Entropy collapse¶
Watches: policy entropy. Failure mode: the model has stopped exploring and is producing near-deterministic outputs. In a language model this looks like the policy converging on a single token or short repetitive phrase. The reward signal goes flat shortly after.
How it fires¶
The detector keeps a running counter of consecutive steps where entropy is below threshold. When the counter reaches consecutive_steps // 2, it fires a warning (once). When the counter reaches consecutive_steps, it fires a critical (once). Both flags re-arm if entropy recovers above the threshold so a second collapse alerts again.
The metric_values on the alert include the current entropy, the "initial" entropy from a stable baseline collected during early healthy steps (so the comparison stays meaningful even after 500+ steps), and the consecutive-below counter at fire time.
Configuration¶
entropy_collapse:
enabled: true
threshold: 1.0 # entropy below this counts as "collapsed"

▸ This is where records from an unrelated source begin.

===== src/rtl/jump_ctrl.sv =====
// Control-flow resolution for the PC: LUT-based absolute jumps, flag-based skips,
// and call/return through a small hardware return-address stack.
module jump_ctrl #(
  parameter int PW          = 10,
  parameter int LUT_DEPTH   = 16,
  parameter int STACK_DEPTH = 4,
  localparam int IW         = $clog2(LUT_DEPTH)
) (
  input  logic          CLK,
  input  logic          init,
  input  logic [PW-1:0] pc,
  input  logic          halt,
  input  logic [2:0]    op,
  input  logic [IW-1:0] idx,
  input  logic          cmp_in,
  input  logic [PW-1:0] lut_wdata,
  output logic          jump_en,
  output logic          branch_en,
  output logic [PW-1:0] destination,
  output logic          flag,
  output logic          stack_err
);

  localparam int SPW  = $clog2(STACK_DEPTH + 1);
  localparam int STKW = (STACK_DEPTH > 1) ? $clog2(STACK_DEPTH) : 1;
  localparam logic [SPW-1:0] SP_FULL = SPW'(STACK_DEPTH);

  typedef enum logic [2:0] {
    OP_NOP  = 3'b000,
    OP_JMP  = 3'b001,
    OP_CALL = 3'b010,
    OP_RET  = 3'b011,
    OP_SKPT = 3'b100,
    OP_SKPF = 3'b101,
    OP_SETF = 3'b110,
    OP_LUTW = 3'b111
  } op_e;

  logic [PW-1:0]  lut_q [LUT_DEPTH];
  logic [PW-1:0]  lut_d [LUT_DEPTH];
  logic [PW-1:0]  stk_q [STACK_DEPTH];
  logic [PW-1:0]  stk_d [STACK_DEPTH];
  logic [SPW-1:0] sp_q, sp_d;
  logic           flag_q, flag_d;
  logic           stack_err_q, stack_err_d;

  logic [STKW-1:0] push_idx;
  logic [STKW-1:0] top_idx;
  logic [PW-1:0]   ret_addr;

  assign push_idx = STKW'(sp_q);
  assign top_idx  = STKW'(sp_q - 1'b1);
  assign ret_addr = pc + 1'b1;

  always_comb begin
    lut_d       = lut_q;
    stk_d       = stk_q;
    sp_d        = sp_q;
    flag_d      = flag_q;
    stack_err_d = stack_err_q;
    jump_en     = 1'b0;
    branch_en   = 1'b0;
    destination = '0;

    // Outputs are held at 0 during init so the PC never sees a stale jump.
    if (!init && !halt) begin
      unique case (op_e'(op))
        OP_NOP: ;
        OP_JMP: begin
          jump_en     = 1'b1;
          destination = lut_q[idx];
        end
        OP_CALL: begin
          jump_en     = 1'b1;
          destination = lut_q[idx];
          if (sp_q == SP_FULL) begin
            stack_err_d = 1'b1;
          end else begin
            stk_d[push_idx] = ret_addr;
            sp_d            = sp_q + 1'b1;
          end
        end
        OP_RET: begin
          if (sp_q == '0) begin
            stack_err_d = 1'b1;
          end else begin
            jump_en     = 1'b1;
            destination = stk_q[top_idx];
            sp_d        = sp_q - 1'b1;
          end
        end
        OP_SKPT: branch_en = flag_q;
        OP_SKPF: branch_en = ~flag_q;
        OP_SETF: flag_d = cmp_in;
        OP_LUTW: lut_d[idx] = lut_wdata;
        default: ;
      endcase
    end
  end

  always_ff @(posedge CLK or posedge init) begin
    if (init) begin
      for (int i = 0; i < LUT_DEPTH; i++) lut_q[i] <= '0;
      for (int i = 0; i < STACK_DEPTH; i++) stk_q[i] <= '0;
      sp_q        <= '0;
      flag_q      <= 1'b0;
      stack_err_q <= 1'b0;
    end else begin
      lut_q       <= lut_d;
      stk_q       <= stk_d;
      sp_q        <= sp_d;
      flag_q      <= flag_d;
      stack_err_q <= stack_err_d;
    end
  end

  assign flag      = flag_q;
  assign stack_err = stack_err_q;

endmodule


===== config.mk =====
export PLATFORM = sky130hd
export DESIGN_NAME = jump_ctrl
export DESIGN_NICKNAME = d
export VERILOG_FILES = /design/src/rtl/jump_ctrl.sv
export SDC_FILE = /design/constraint.sdc
export NUM_CORES = 1
export LEC_CHECK = 0
export ABC_AREA = 1
export CORE_AREA = 2 2 165 102
export CTS_CLUSTER_DIAMETER = 80
export DETAILED_ROUTE_END_ITERATION = 10
export DIE_AREA = 0 0 167 104
export PLACE_DENSITY = 0.81
export SLEW_MARGIN = 20
export SYNTH_ARGS = -nofsm -noshare
export SYNTH_HDL_FRONTEND = slang
export SYNTH_SLANG_ARGS = --single-unit

===== constraint.sdc =====
create_clock -name CLK -period 16.6 [get_ports CLK]
set_input_delay 3.32 -clock CLK [delete_from_list [all_inputs] [get_ports CLK]]
set_output_delay 3.32 -clock CLK [all_outputs]
set_load 0.1 [all_outputs]

==> impl_metrics.json <==
{
  "status": "finished, final reports clean",
  "hold_viol": 0,
  "rsz0062_at_grt": "false",
  "hp-class": "flip-flop to flip-flop",
  "finalCritPeriodShare": 0.625,
  "initial_utilization": 0.638,
  "synth_largest_area_cell": "dfrtp_1",
  "finalNetCount": 1344,
  "start_kind": "primary input",
  "max-cap-violations": 0,
  "drt-pass1-iter-count": 6,
  "ioPinCount": 45,
  "synth_area_um2": 10100,
  "fin_area_um2": 11100,
  "areaGrowthSynthToFinish_pct": 9.82,
  "overflow": 0,
  "io_buffer_count": 44,
  "layout.cells.non_filler": 1527,
  "finalSetupTns_ns": 0,
  "antenna_found_initial": 0,
  "numClockSinks": 205,
  "required_ns": 13.28,
  "num-fill-cells": 1282,
  "synth_top_area_frac": 0.506,
  "die_w_um": 167,
  "dp_hpwl_mm": 16.8,
  "powerDensity_nw_per_um2": 120,
  "routed_wl_mm": 26.2,
  "cts_max_path_buffers": 3,
  "cp-end-kind": "primary output",
  "tritoncts": "built",
  "slew_viol_final": 0,
  "min_period_ns": 10.38,
  "avgSynthCellArea_um2": 7.68,
  "power_leakage_uw": 0.00565,
  "place_inst": 1494,
  "grt_max_degree": 128,
  "viasPerCell": 5.74,
  "die-area_um2": 17400,
  "setup_viol": 0,
  "grt_pass1_wl_mm": 43.0,
  "arrival_ns": 7.06,
  "post_cts_buffers": 0,
  "crit_path_max_fanout": 64,
  "cts_root_buffer": "clkbuf_16",
  "h-tree-depth": 1,
  "track_usage": 0.308,
  "core.rowCount": 36,
  "synth_nets": 1359,
  "core_area_um2": 15900,
  "wl_per_cell_um": 17.1,
  "grt_pass1_vias": 8241,
  "slew-limit-headroom": 0.244,
  "fmax_mhz": 96.4,
  "drive_above_1_share": 0.0637,
  "dr_total_vias": 8763,
  "clk_pin_slew_ns": 0.07,
  "hold_slack_ns": 0.474,
  "ys_ff_latch": 205,
  "worstMarginPinSlew_ns": 1.13,
  "synth.area.top_cells": "dfrtp_1 (51%), nand2_1 (24%), o21ai_1 (7.5%)",
  "first_iter_violations": 995,
  "syn_inst": 1322,
  "vdd_drop_max_mv": 0.120,
  "total_power_uw": 1340,
  "yosys_warnings": 0,
  "cts_hold_buf": 0,
  "ctsResizeCount": 0,
  "antenna_cells": 0,
  "ant_nets": 0,
  "fin_worst_skew_ns": 0.0100,
  "placed_area_um2": 10400,
  "clk_latency_ns": 0.49,
  "globalplace.congestion": 0.890,
  "ys_types": 33,
  "die_h_um": 104,
  "worstSetupPathType": "primary input to primary output",
  "drc": 0,
  "cts_buffers": 19,
  "ys_seq_area_frac": 0.506
}
==> power by group <==
group | leakage (uW) | switching [uW] | total (uW) | internal (uW)
Combinational | 0.00255 | 183 | 271 | 87.5
Clock | 0.000334 | 186 | 475 | 290
Sequential | 0.00277 | 32.9 | 596 | 563
Total | 0.00565 | 402 | 1340 | 940
==> per-layer routing <==
metal / GRT usage / vias to the layer above / wire [um]
met3: 0.0746 / 51 / 2850
met1: 0.473 / 4141 / 11700
met2: 0.436 / 433 / 11000
met4: 0.0905 / 0 / 671
li1: - / 4138 / -
met5: 0 / - / 0
==> final timing paths <==
check / start / to / slack, ns / cells past startpoint
hold / removal: stack_err / stack_err / 0.47 / 1
setup / recovery: idx[0] / destination[7] / 6.22 / 12
max in group asynchronous: init / lut_q[101] / 11.91 / 4
hold reg to reg: stack_err / stack_err / 0.47 / 1
min in group asynchronous: init / stk_q[13] / 3.47 / 2
setup reg to reg: sp_q[0] / sp_q[2] / 13.59 / 10
==> through the flow <==
stage | utilization | worst slack [ns]
final | 0.701 | 6.22
after global routing | 0.701 | 6.10
after CTS | 0.699 | 6.35
after detailed placement | 0.657 | 6.36
after global placement | 0.657 | 6.41
after floorplan | - | 7.60
==> cells by family (layout without fill, tap and decap cells) <==
kind of cell / count (synthesis) / in the layout / synth area share
compound gates: 255 / 255 / 0.132
xor+xnor: 9 / 9 / 0.00777
fa+ha+maj: 6 / 6 / 0.00740
buf+inv: 134 / 130 / 0.0613
flops: 205 / 205 / 0.506
mux: 9 / 9 / 0.00986
simple gates: 704 / 704 / 0.277
==> placed cells by master (no fill, tap or decap), types with 6 or more instances in the layout <==
cell,count
inv_1,42
nand2_1,646
ha_1,6
clkdlybuf4s50_1,42
mux2_2,8
dfrtp_1,205
o21ai_0,51
a21oi_1,34
nor2_1,32
o21ai_1,153
clkbuf_16,19
o21ai_2,13
==> synthesized netlist by cell type <==
| cell | instances |
|---|---|
| clkbuf_2 | 1 |
| buf_6 | 9 |
| a21oi_1 | 34 |
| and2_1 | 1 |
| o22ai_1 | 1 |
| o21ai_1 | 153 |
| o211ai_1 | 1 |
| o21ai_0 | 51 |
| buf_2 | 37 |
| mux2_2 | 8 |
| inv_1 | 43 |
| nor3_1 | 1 |
| nand2_2 | 5 |
| ha_1 | 6 |
| o21ai_2 | 13 |
| dfrtp_1 | 205 |
| a31oi_1 | 1 |
| nor2_1 | 32 |
| clkbuf_1 | 29 |
| nor2_4 | 3 |
| nor3_4 | 4 |
| nand2_4 | 2 |
| nand2_1 | 646 |
| buf_4 | 1 |
| xor2_1 | 5 |
| inv_2 | 5 |
| nor2_2 | 2 |
| nand3_1 | 5 |
| buf_1 | 9 |
| a41o_1 | 1 |
| mux2i_1 | 1 |
| nor2_8 | 3 |
| xnor2_1 | 4 |
==> sequential cells by signal, indices dropped and copies added (netlist names) <==
signal / flops
flag: 1
stack_err: 1
sp_q: 3
stk_q: 40
lut_q: 160
==> cell type report <==
| cell class | instances | area, um2 | share of cell area |
|---|---|---|---|
| clock buffer | 25 | 538 | 0.0483 |
| multi-input combinational | 983 | 4400 | 0.394 |
| tap | 209 | 262 | 0.0235 |
| timing repair buffer | 50 | 495 | 0.0445 |
| sequential | 205 | 5130 | 0.460 |
| clock inverter | 7 | 135 | 0.0121 |
| inverter | 48 | 188 | 0.0168 |
==> critical path, stage by stage <==
cell             delay, ns
buf_2                 0.39
inv_2                 0.41
buf_4                 0.68
nand2_1               0.10
nand2_1               0.09
nand2_1               0.05
nand2_1               0.16
nand2_1               0.10
nand2_1               0.10
o21ai_0               0.17
a21oi_1               0.28
clkdlybuf4s50_1       1.19
Note: power is estimated with default switching activity, not from simulation.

consecutive_steps: 50 # ...for this many steps in a row
warmup_steps: 20 # ignore the first 20 steps
When to tune it¶
- Lower the threshold (
threshold: 0.5) if your model legitimately runs at low entropy and you're getting false positives. Watch the dashboard for a few runs to find a baseline. - Lower
consecutive_steps(consecutive_steps: 20) if you want faster alerting at the cost of more false positives on noisy entropy curves. - Raise
warmup_stepsif your first several steps have unusually low entropy (e.g., from a constrained decoding setup).
Recommended action when it fires¶
Reduce learning rate by 5x or increase KL penalty coefficient. Consider increasing entropy bonus if available.
The most common fix: the LR is too high and the policy is sliding into a degenerate solution. A 5x LR cut almost always rescues the run. If your framework supports an entropy bonus (e.g., --entropy_coeff in TRL), nudging it up is a softer fix.